Bagi yang mengenal al-Ghazali lewat karya-karya lainnya, isi Misykat al-Anwar memberi kesan beda untuk menilai secara utuh siapa al-Ghazali. Dalam kitab ini, al-Ghazali dengan berani dan terang-terangan mengungkapkan apa yang tidak  dijelaskan dalam kitab-kitab lainnya. Dalam Misykat al-Anwar, al-Ghazali mempertegas tentang konsep wahdat al-wujud (satu wujud) atau seperti konsep Manunggaling Kawula Gusti, yang dipopulerkan oleh Syech Sitti Jenar, di masa Wali Songo. Atau konsep Ittihad yang dipopulerkan seorang Sufi abad ke 2 Hijriyah, Abu Yazid al-Busthami. Atau konsep “Akulah Kebenaran” (Ana Al-Haqq) dalam keadaan ekstase, dipopulerkan seorang Sufi Husain ibn Mansur al-Hallaj, di abad ke 9 Hijriyah.

Abu al-‘Ila ‘Afifi dalam penjelasannya di pengantar Tashdir  ‘Amm kitab Misykat al-Anwar, menggambarkan sikap final al-Ghazali tentang masalah-masalah yang dibahas dalam sejumlah karya sebelumnya. Seperti pembenaran secara tidak langsung, isi Misykat al-Anwar, sebuah penegasan; “tidak ada dalam wujud dibumi ini kecuali Allah Swt, karena wujud segala sesuatu selain Dia adalah pinjaman atau berasal dari Dia (Allah Swt).  Wujud pinjaman apa pun berada pada hukum atau sifat apa yang tiada (fi hukm al-ma’dum). Karena itu, alam pada hakikatnya tidak ada alias tidak memiliki wujud,” tulis  Abu al-‘Ila ‘Afifi,  “Tasdir ‘Amm,” dalam Abu Hamid al-Ghazali, Miskat al-Anwar, diedit dan diberi pengantar sendiri oleh Abu al-‘Ila ‘Afifi, Kairo; al-Dar al Qawmiyah, 1964, halaman 7.

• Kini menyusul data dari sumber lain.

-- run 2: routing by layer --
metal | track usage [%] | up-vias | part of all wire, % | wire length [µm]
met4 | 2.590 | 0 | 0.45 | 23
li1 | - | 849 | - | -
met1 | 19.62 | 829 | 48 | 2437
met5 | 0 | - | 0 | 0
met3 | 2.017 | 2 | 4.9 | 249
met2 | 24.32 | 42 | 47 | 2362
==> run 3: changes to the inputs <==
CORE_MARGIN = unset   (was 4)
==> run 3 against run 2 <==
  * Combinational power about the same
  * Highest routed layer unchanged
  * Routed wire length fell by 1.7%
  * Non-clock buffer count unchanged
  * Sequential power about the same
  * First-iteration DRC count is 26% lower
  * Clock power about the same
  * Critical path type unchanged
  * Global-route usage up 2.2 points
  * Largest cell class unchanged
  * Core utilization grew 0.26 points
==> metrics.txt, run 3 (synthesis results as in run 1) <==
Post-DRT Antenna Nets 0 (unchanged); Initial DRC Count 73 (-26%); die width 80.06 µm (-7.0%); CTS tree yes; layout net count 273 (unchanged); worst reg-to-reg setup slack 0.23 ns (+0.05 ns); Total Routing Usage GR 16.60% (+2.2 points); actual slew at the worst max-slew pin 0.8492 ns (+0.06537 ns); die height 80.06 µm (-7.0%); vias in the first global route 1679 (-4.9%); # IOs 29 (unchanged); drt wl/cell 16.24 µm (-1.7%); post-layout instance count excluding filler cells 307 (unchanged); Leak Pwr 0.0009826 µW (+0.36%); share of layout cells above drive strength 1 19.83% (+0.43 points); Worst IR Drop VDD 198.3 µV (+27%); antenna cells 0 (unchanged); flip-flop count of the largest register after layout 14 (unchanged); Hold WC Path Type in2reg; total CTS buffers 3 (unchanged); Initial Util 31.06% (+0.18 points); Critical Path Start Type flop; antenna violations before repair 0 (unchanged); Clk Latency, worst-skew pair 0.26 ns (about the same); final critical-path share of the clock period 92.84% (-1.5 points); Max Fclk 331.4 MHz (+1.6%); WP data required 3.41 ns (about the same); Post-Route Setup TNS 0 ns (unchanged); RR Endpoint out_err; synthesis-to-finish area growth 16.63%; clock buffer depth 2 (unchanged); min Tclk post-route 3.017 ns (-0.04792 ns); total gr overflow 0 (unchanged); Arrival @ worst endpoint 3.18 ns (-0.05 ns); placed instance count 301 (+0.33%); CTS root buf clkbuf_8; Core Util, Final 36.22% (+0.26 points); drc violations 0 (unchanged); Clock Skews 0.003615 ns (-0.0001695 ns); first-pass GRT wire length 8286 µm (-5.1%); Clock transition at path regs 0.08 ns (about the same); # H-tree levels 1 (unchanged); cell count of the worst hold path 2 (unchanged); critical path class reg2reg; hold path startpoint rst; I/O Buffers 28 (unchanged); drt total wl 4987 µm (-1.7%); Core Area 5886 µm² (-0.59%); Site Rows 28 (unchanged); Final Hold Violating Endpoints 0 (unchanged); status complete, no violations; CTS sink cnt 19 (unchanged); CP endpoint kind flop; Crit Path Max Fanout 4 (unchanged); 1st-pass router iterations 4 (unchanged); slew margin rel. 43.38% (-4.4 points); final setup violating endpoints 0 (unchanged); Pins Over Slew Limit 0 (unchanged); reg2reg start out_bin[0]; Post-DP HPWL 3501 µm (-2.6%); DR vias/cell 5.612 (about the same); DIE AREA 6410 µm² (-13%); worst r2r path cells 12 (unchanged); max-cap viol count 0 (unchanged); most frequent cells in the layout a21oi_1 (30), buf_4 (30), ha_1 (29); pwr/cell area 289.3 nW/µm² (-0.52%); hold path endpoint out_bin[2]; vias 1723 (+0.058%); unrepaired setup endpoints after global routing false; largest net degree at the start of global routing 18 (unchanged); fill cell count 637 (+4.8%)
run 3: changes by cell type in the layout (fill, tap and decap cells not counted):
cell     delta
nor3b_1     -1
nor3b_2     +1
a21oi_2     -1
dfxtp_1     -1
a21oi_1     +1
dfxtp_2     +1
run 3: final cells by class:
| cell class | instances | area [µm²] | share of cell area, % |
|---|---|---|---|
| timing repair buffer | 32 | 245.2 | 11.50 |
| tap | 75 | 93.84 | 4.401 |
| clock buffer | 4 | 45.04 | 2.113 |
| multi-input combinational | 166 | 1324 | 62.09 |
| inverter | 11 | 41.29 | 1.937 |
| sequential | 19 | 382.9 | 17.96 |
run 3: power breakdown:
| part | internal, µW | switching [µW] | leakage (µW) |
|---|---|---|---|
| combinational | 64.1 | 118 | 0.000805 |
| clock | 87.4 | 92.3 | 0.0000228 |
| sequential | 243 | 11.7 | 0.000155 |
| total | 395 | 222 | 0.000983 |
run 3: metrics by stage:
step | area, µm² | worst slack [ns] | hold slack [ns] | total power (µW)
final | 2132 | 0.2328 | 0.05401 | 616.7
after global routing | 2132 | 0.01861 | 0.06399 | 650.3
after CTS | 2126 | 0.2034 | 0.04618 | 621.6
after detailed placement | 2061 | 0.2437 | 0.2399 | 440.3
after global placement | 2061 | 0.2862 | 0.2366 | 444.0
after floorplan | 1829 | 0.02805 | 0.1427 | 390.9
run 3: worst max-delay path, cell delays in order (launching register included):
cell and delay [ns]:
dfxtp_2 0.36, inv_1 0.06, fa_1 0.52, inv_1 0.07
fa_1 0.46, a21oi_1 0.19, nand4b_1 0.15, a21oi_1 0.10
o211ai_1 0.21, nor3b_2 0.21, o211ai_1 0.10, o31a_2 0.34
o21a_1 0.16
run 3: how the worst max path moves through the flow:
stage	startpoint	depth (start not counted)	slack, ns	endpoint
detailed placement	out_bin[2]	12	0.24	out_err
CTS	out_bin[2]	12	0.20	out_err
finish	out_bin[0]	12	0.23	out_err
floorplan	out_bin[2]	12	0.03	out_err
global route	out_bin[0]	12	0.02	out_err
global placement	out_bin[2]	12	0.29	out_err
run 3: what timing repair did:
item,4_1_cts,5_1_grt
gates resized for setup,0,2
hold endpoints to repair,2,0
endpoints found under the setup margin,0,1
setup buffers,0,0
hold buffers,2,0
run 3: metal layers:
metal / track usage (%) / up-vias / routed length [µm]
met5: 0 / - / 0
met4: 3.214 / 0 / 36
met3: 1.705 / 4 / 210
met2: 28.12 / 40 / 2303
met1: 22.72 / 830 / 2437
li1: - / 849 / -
[src/rtl/adder_io_stage.sv]
// adder_io_stage: registered I/O wrapper around an external combinational adder.
//   - An operand register feeds the adder directly (no input-to-adder comb path).
//   - A result register captures the adder output with a valid/ready handshake.
//   - A wrapping counter records results delivered downstream.
// Optional feature: define ADDER_OVF_FLAG_EN to add the registered signed
// overflow output out_ovf.
// N must be a multiple of 4 and at least 4.
module adder_io_stage #(
  parameter int N     = 8,
  parameter int CNT_W = 16
) (
  input  logic             clk,
  input  logic             rst,
  // upstream operand handshake
  input  logic             in_valid,
  output logic             in_ready,
  input  logic [N-1:0]     in_a,
  input  logic [N-1:0]     in_b,
  input  logic             in_cin,
  // external adder
  output logic [N-1:0]     add_a,
  output logic [N-1:0]     add_b,
  output logic             add_cin,
  input  logic [N-1:0]     add_sum,
  input  logic             add_cout,
  // downstream result handshake
  output logic             out_valid,
  input  logic             out_ready,
  output logic [N-1:0]     out_sum,
  output logic             out_cout,
`ifdef ADDER_OVF_FLAG_EN
  output logic             out_ovf,
`endif
  output logic [CNT_W-1:0] op_count
);

  typedef struct packed {
    logic [N-1:0] a;
    logic [N-1:0] b;
    logic         cin;
  } opnd_t;

  typedef struct packed {
    logic [N-1:0] sum;
    logic         cout;
  } res_t;

  opnd_t            opnd_q, opnd_d;
  logic             op_v_q, op_v_d;
  res_t             res_q, res_d;
  logic             out_valid_q, out_valid_d;
  logic [CNT_W-1:0] cnt_q, cnt_d;

  logic             res_load;   // operand set moves into the result register
  logic             in_xfer;    // upstream transfer this cycle
  logic             out_xfer;   // downstream transfer this cycle

  // Handshake decode: the result register can take a new value when it is
  // empty or being drained this cycle; the operand register can take a new
  // set when empty or being emptied into the result register this cycle.
  always_comb begin
    res_load = op_v_q && (!out_valid_q || out_ready);
    in_ready = !op_v_q || res_load;
    in_xfer  = in_valid && in_ready;
    out_xfer = out_valid_q && out_ready;
  end

  // Operand register next state: a new set replaces the old one when both a
  // load and a transfer happen together, so op_v stays set in that case.
  always_comb begin
    opnd_d = opnd_q;
    op_v_d = op_v_q;
    if (in_xfer) begin
      opnd_d.a   = in_a;
      opnd_d.b   = in_b;
      opnd_d.cin = in_cin;
      op_v_d     = 1'b1;
    end else if (res_load) begin
      op_v_d     = 1'b0;
    end
  end

  // Operand register and its valid flag.
  always_ff @(posedge clk or posedge rst) begin
    if (rst) begin
      opnd_q <= '0;
      op_v_q <= 1'b0;
    end else begin
      opnd_q <= opnd_d;
      op_v_q <= op_v_d;
    end
  end

  // The adder sees only registered operands.
  always_comb begin
    add_a   = opnd_q.a;
    add_b   = opnd_q.b;
    add_cin = opnd_q.cin;
  end

  // Result register next state: capture on load, otherwise hold; valid drops
  // only when the held result is consumed and nothing replaces it.
  always_comb begin
    res_d       = res_q;
    out_valid_d = out_valid_q;
    if (res_load) begin
      res_d.sum   = add_sum;
      res_d.cout  = add_cout;
      out_valid_d = 1'b1;
    end else if (out_xfer) begin
      out_valid_d = 1'b0;
    end
  end

  // Result register and its valid flag.
  always_ff @(posedge clk or posedge rst) begin
    if (rst) begin
      res_q       <= '0;
      out_valid_q <= 1'b0;
    end else begin
      res_q       <= res_d;
      out_valid_q <= out_valid_d;
    end
  end

  // Delivered-result counter; natural wrap at 2^CNT_W.
  always_comb begin
    cnt_d = cnt_q;
    if (out_xfer) cnt_d = cnt_q + 1'b1;
  end

  // Counter register.
  always_ff @(posedge clk or posedge rst) begin
    if (rst) cnt_q <= '0;
    else     cnt_q <= cnt_d;
  end

`ifdef ADDER_OVF_FLAG_EN
  logic ovf_q, ovf_d;

  // Signed overflow: like-signed operands producing a differently-signed sum.
  // Registered alongside the sum so it always describes the held result.
  always_comb begin
    ovf_d = ovf_q;
    if (res_load)
      ovf_d = (add_a[N-1] == add_b[N-1]) && (add_sum[N-1] != add_a[N-1]);
  end

  // Overflow flag register.
  always_ff @(posedge clk or posedge rst) begin
    if (rst) ovf_q <= 1'b0;
    else     ovf_q <= ovf_d;
  end

  assign out_ovf = ovf_q;
`endif

  assign out_valid = out_valid_q;
  assign out_sum   = res_q.sum;
  assign out_cout  = res_q.cout;
  assign op_count  = cnt_q;

endmodule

Menafsirkan ungkapan “Allah adalah cahaya langit dan bumi,” al-Ghazali menegaskan bahwa Allah-lah satu-satunya yang bisa disebut cahaya, dalam arti sebenarnya. Cahaya-Nya tidak ada padanannya. Adapun cahaya-cahaya yang lain bisa disebut cahaya majazi (serupa tidak sama). Hanya Allah yang benar-benar ada, sedangkan keberadaan selain Allah adalah pinjaman, bukan wujud aslinya, tapi wujud karena yang lain.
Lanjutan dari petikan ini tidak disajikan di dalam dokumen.